Saved entries:
$ cat config.mk
export PLATFORM = sky130hd
export DESIGN_NAME = sync_fifo_param
export DESIGN_NICKNAME = d
export VERILOG_FILES = /design/src/rtl/sync_fifo_param.sv
export SDC_FILE = /design/constraint.sdc
export NUM_CORES = 1
export LEC_CHECK = 0
export CORE_MARGIN = 10
export CORE_UTILIZATION = 30
export CTS_BUF_LIST = sky130_fd_sc_hd__clkbuf_4 sky130_fd_sc_hd__clkbuf_8 sky130_fd_sc_hd__clkbuf_16
export CTS_CLUSTER_DIAMETER = 100
export DETAILED_ROUTE_END_ITERATION = 8
export PLACE_DENSITY_LB_ADDON = 0.3
export SETUP_SLACK_MARGIN = 0.05
export SYNTH_ARGS = -nofsm -noshare
export SYNTH_HDL_FRONTEND = slang
export SYNTH_SLANG_ARGS = --single-unit
$ cat constraint.sdc
create_clock -name clk -period 4.4 [get_ports clk]
set_clock_uncertainty 0.05 [all_clocks]
set_input_delay 1.32 -clock clk [delete_from_list [all_inputs] [get_ports clk]]
set_output_delay 1.32 -clock clk [all_outputs]
set_load 0.01 [all_outputs]
$ cat src/rtl/sync_fifo_param.sv
// Synchronous FIFO with arbitrary depth, programmable almost-full/almost-empty
// thresholds, and either registered-read or first-word-fall-through output.
module sync_fifo_param #(
    parameter int DATA_WIDTH = 16,
    parameter int DEPTH      = 8,
    parameter int AF_TH      = DEPTH - 2,
    parameter int AE_TH      = 2,
    parameter int FWFT       = 0
) (
    input  logic                       clk,
    input  logic                       rst_n,
    input  logic                       flush,
    input  logic                       wr_en,
    input  logic [DATA_WIDTH-1:0]      data_in,
    input  logic                       rd_en,
    output logic [DATA_WIDTH-1:0]      data_out,
    output logic                       wr_ack,
    output logic                       overflow,
    output logic                       underflow,
    output logic                       full,
    output logic                       empty,
    output logic                       almostfull,
    output logic                       almostempty,
    output logic [$clog2(DEPTH+1)-1:0] count
);

    localparam int PW = $clog2(DEPTH);
    localparam int CW = $clog2(DEPTH + 1);

    logic [PW-1:0]         wr_ptr_q, wr_ptr_d;
    logic [PW-1:0]         rd_ptr_q, rd_ptr_d;
    logic [CW-1:0]         count_q, count_d;
    logic                  wr_ack_q, wr_ack_d;
    logic                  overflow_q, overflow_d;
    logic                  underflow_q, underflow_d;
    logic [DATA_WIDTH-1:0] mem_q [DEPTH];
    logic                  wr_accept, rd_accept;

    // Explicit wrap at DEPTH-1 so non-power-of-two depths work.
    function automatic logic [PW-1:0] next_ptr(input logic [PW-1:0] p);
        return (p == PW'(DEPTH - 1)) ? '0 : p + PW'(1);
    endfunction

    always_comb begin
        full        = (count_q == CW'(DEPTH));
        empty       = (count_q == '0);
        almostfull  = (count_q >= CW'(AF_TH));
        almostempty = (count_q <= CW'(AE_TH));

        wr_accept   = wr_en & ~full & ~flush;
        rd_accept   = rd_en & ~empty & ~flush;

        wr_ptr_d    = wr_ptr_q;
        rd_ptr_d    = rd_ptr_q;
        count_d     = count_q;
        wr_ack_d    = wr_accept;
        overflow_d  = wr_en & full & ~flush;
        underflow_d = rd_en & empty & ~flush;

        if (flush) begin
            wr_ptr_d = '0;
            rd_ptr_d = '0;
            count_d  = '0;
        end else begin
            if (wr_accept) wr_ptr_d = next_ptr(wr_ptr_q);
            if (rd_accept) rd_ptr_d = next_ptr(rd_ptr_q);
            case ({wr_accept, rd_accept})
                2'b10:   count_d = count_q + CW'(1);
                2'b01:   count_d = count_q - CW'(1);
                default: count_d = count_q;
            endcase
        end
    end

    always_ff @(posedge clk) begin
        if (!rst_n) begin
            wr_ptr_q    <= '0;
            rd_ptr_q    <= '0;
            count_q     <= '0;
            wr_ack_q    <= 1'b0;
            overflow_q  <= 1'b0;
            underflow_q <= 1'b0;
        end else begin
            wr_ptr_q    <= wr_ptr_d;
            rd_ptr_q    <= rd_ptr_d;
            count_q     <= count_d;
            wr_ack_q    <= wr_ack_d;
            overflow_q  <= overflow_d;
            underflow_q <= underflow_d;
        end
    end

    // Storage is never cleared; pointers and count alone define validity.
    always_ff @(posedge clk) begin
        if (rst_n && wr_accept) mem_q[wr_ptr_q] <= data_in;
    end

    generate
        if (FWFT != 0) begin : g_fwft
            assign data_out = empty ? '0 : mem_q[rd_ptr_q];
        end else begin : g_reg
            logic [DATA_WIDTH-1:0] data_out_q, data_out_d;

            always_comb begin
                data_out_d = data_out_q;
                if (rd_accept) data_out_d = mem_q[rd_ptr_q];
            end

            always_ff @(posedge clk) begin
                if (!rst_n) data_out_q <= '0;
                else        data_out_q <= data_out_d;
            end

            assign data_out = data_out_q;
        end
    endgenerate

    assign count     = count_q;
    assign wr_ack    = wr_ack_q;
    assign overflow  = overflow_q;
    assign underflow = underflow_q;

endmodule

==> results.json <==
{
  "crit_start": "count[3]",
  "drc": 0,
  "worstSetupEndpointType": "output pin",
  "power_switching_uw": 654.7,
  "synth.net_count": 362,
  "critical_path.top_delay_family": "buffers and inverters",
  "wirelength_um": 12790,
  "p_int_uw": 2636,
  "io_pins": 48,
  "cp.required_ns": 3.03,
  "fin_crit_sh": 0.8263,
  "avgSynthCellArea_um2": 17.98,
  "cts_root_buf": "clkbuf_16",
  "power_density_nw_per_um2": 441.6,
  "dieArea_um2": 26010,
  "grt-ovfl-total": 0,
  "synth_area_um2": 5987,
  "cts.sinks": 157,
  "tns_ns": 0,
  "netlist_instances": 333,
  "place.gp.congestion": 0.7168,
  "power_frac_comb": 0.027,
  "cts_setup_buffers": 0,
  "cts.repair.resized": 0,
  "power_leakage_uw": 0.002417,
  "io_buffers": 47,
  "drt_pass1_iterations": 4,
  "yosys_warnings": 0,
  "clock.fmax_mhz": 275.0,
  "clock_path_buffers": 2,
  "die_x_um": 161.3,
  "r2r-end": "count[3]",
  "ir_drop_mv": 0.2640,
  "ys.flop_type": "edfxtp_1",
  "wl_per_cell_um": 19.03,
  "cp.depth": 3,
  "rows": 51,
  "dp_hpwl_um": 7684,
  "crit_path_max_fanout": 9,
  "hp-class": "flip-flop to flip-flop",
  "worstPathArrival_ns": 2.27,
  "synthDistinctLibCells": 36,
  "h-tree-depth": 4,
  "clk_pin_slew_ns": 0.06,
  "min_period_ns": 3.636,
  "grt_pass1_vias": 3377,
  "drv_slew": 0,
  "diodes": 0,
  "synth-seq-cells": 157,
  "slowest_stage": "or4b_1",
  "synth_edf_count": 128,
  "rsz0062_at_grt": "no",
  "swShare": 0.1990,
  "stdcell_count": 672,
  "drive_gt1_frac": 0.2088,
  "die_y_um": 161.3,
  "via_per_inst": 4.682,
  "p_seq_frac": 0.493,
  "cts_tree": "yes",
  "clock_power_share": 0.479,
  "final_cell_mix": "edfxtp_1, clkdlybuf4s50_1, mux4_2",
  "grt_pass1_wl_um": 19940,
  "endpoint": "full",
  "maxCapViolCount": 0,
  "cpPeakStageDelay_ns": 0.63,
  "async_reset_ff_frac": 0,
  "final_common_cell": "edfxtp_1",
  "drt-initial-drc-count": 149,
  "r2r_cells": 8,
  "rrSetupSlack_ns": 1.82,
  "grt_max_degree": 33,
  "ant_nets": 0,
  "start_kind": "flip-flop",
  "track_usage": 0.1015,
  "min_path_cells": 2,
  "crit_type": "flip-flop to output pin",
  "antenna_found_initial": 0,
  "status": "completed",
  "setup_viol": 0,
  "dpl.cell_count": 640,
  "r2r_start": "count[3]",
  "core_um2": 19530,
  "hold_viol": 0,
  "fin_nets": 423,
  "crit_chain": "or4b_1 > inv_2 > clkdlybuf4s50_1",
  "start_util": 0.3066,
  "cts_buffers": 17,
  "tightestPinTransition_ns": 0.8531,
  "num_vias": 3146,
  "clk_latency_ns": 0.42,
  "holdBufCountCts": 0,
  "ys_seq_area_frac": 0.7390,
  "total_power_uw": 3290,
  "slew_headroom": 0.4313,
  "crit_buf_inv": 2,
  "syn_to_final_growth_pct": 24.45
}
[metrics by stage]
stage	util	setup slack (ns)	instance area (um^2)	hold WS, ns
6_report	0.3816	0.7643	7451	0.4665
5_1_grt	0.3816	0.6499	7451	0.4999
4_1_cts	0.3816	0.7226	7451	0.4690
3_5_place_dp	0.3486	0.9774	6808	0.4470
3_3_place_gp	0.3486	1.027	6808	0.4394
2_1_floorplan	-	0.9744	5987	0.4198
[metal layers]
layer / routed length [um] / global-route usage / up-vias / share of wire
met5: 0 / 0 / - / 0
met4: 83 / 0.03019 / 0 / 0.0065
met3: 630 / 0.03838 / 7 / 0.049
met2: 6106 / 0.1588 / 66 / 0.48
met1: 5967 / 0.1281 / 1625 / 0.47
li1: - / - / 1448 / -
[state kept, by name, summed over array words and instances, names as in the netlist]
signal	flops
mem_q	128
overflow	1
rd_ptr_q	3
wr_ack	1
underflow	1
count	4
data_out	16
wr_ptr_q	3
[tightest hold or removal path: stages, from the launching register on]
cell and delay [ns]:
dfxtp_1 0.32, o21ai_0 0.08, nor2_1 0.07
[power by group through the flow]
| stage | sequential, uW | combinational (uW) | clock (uW) |
|---|---|---|---|
| final | 1620 | 90.0 | 1580 |
| after global routing | 1620 | 99.4 | 1670 |
| after CTS | 1620 | 92.2 | 1620 |
| after detailed placement | 1660 | 91.7 | 0 |
| after global placement | 1650 | 89.7 | 0 |
| after floorplan | 1650 | 36.3 | 0 |
[cell usage after synthesis (3+ instances only)]
master      n  area [um^2]
edfxtp_1  128         3844
nor2_1     31        116.4
clkbuf_1    7        26.28
mux4_2     32        720.7
ha_1        7        87.58
nand2_1     8        30.03
o21ai_0    15        75.07
a21oi_1     8        40.04
nand2b_1    3        18.77
inv_1       4        15.01
nand3_1     4        20.02
dfxtp_1    29        580.6
o22ai_1    17        106.4
nor3_1      3        15.01
buf_2       9        45.04
[layout make-up]
type	count	area (um^2)
flip-flops and latches	157	4425
inverters	5	18.77
repair buffers	61	575.6
multi-input cells	152	1456
clock buffers	18	439.2
fillers	1827	12080
well taps	265	331.6
clock inverters	14	203.9
[cells by family (layout without fill, tap and decap cells)]
logic type / after synthesis / count (layout) / share of synthesized area
xor+xnor: 2 / 2 / 0.002926
fa+ha+maj: 8 / 8 / 0.01797
compound gates: 48 / 48 / 0.05016
mux: 32 / 32 / 0.1204
buf+inv: 24 / 98 / 0.01943
simple gates: 62 / 62 / 0.05016
flops: 157 / 157 / 0.7390
[how the worst min path moves through the flow]
stage,from,end,slack (ns)
5_1_grt,data_out[6],data_out[6],0.50
3_3_place_gp,rd_ptr_q[2],rd_ptr_q[2],0.44
4_1_cts,rd_ptr_q[2],rd_ptr_q[2],0.47
2_1_floorplan,wr_ptr_q[0],wr_ptr_q[0],0.42
6_report,data_out[6],data_out[6],0.47
3_5_place_dp,data_out[7],data_out[7],0.45
No activity file was read; power rests on OpenSTA's default activity.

_Your objective_.
Could you count the lines in the entries that hold the word "after"? Only the number is wanted.

_Answer_.
7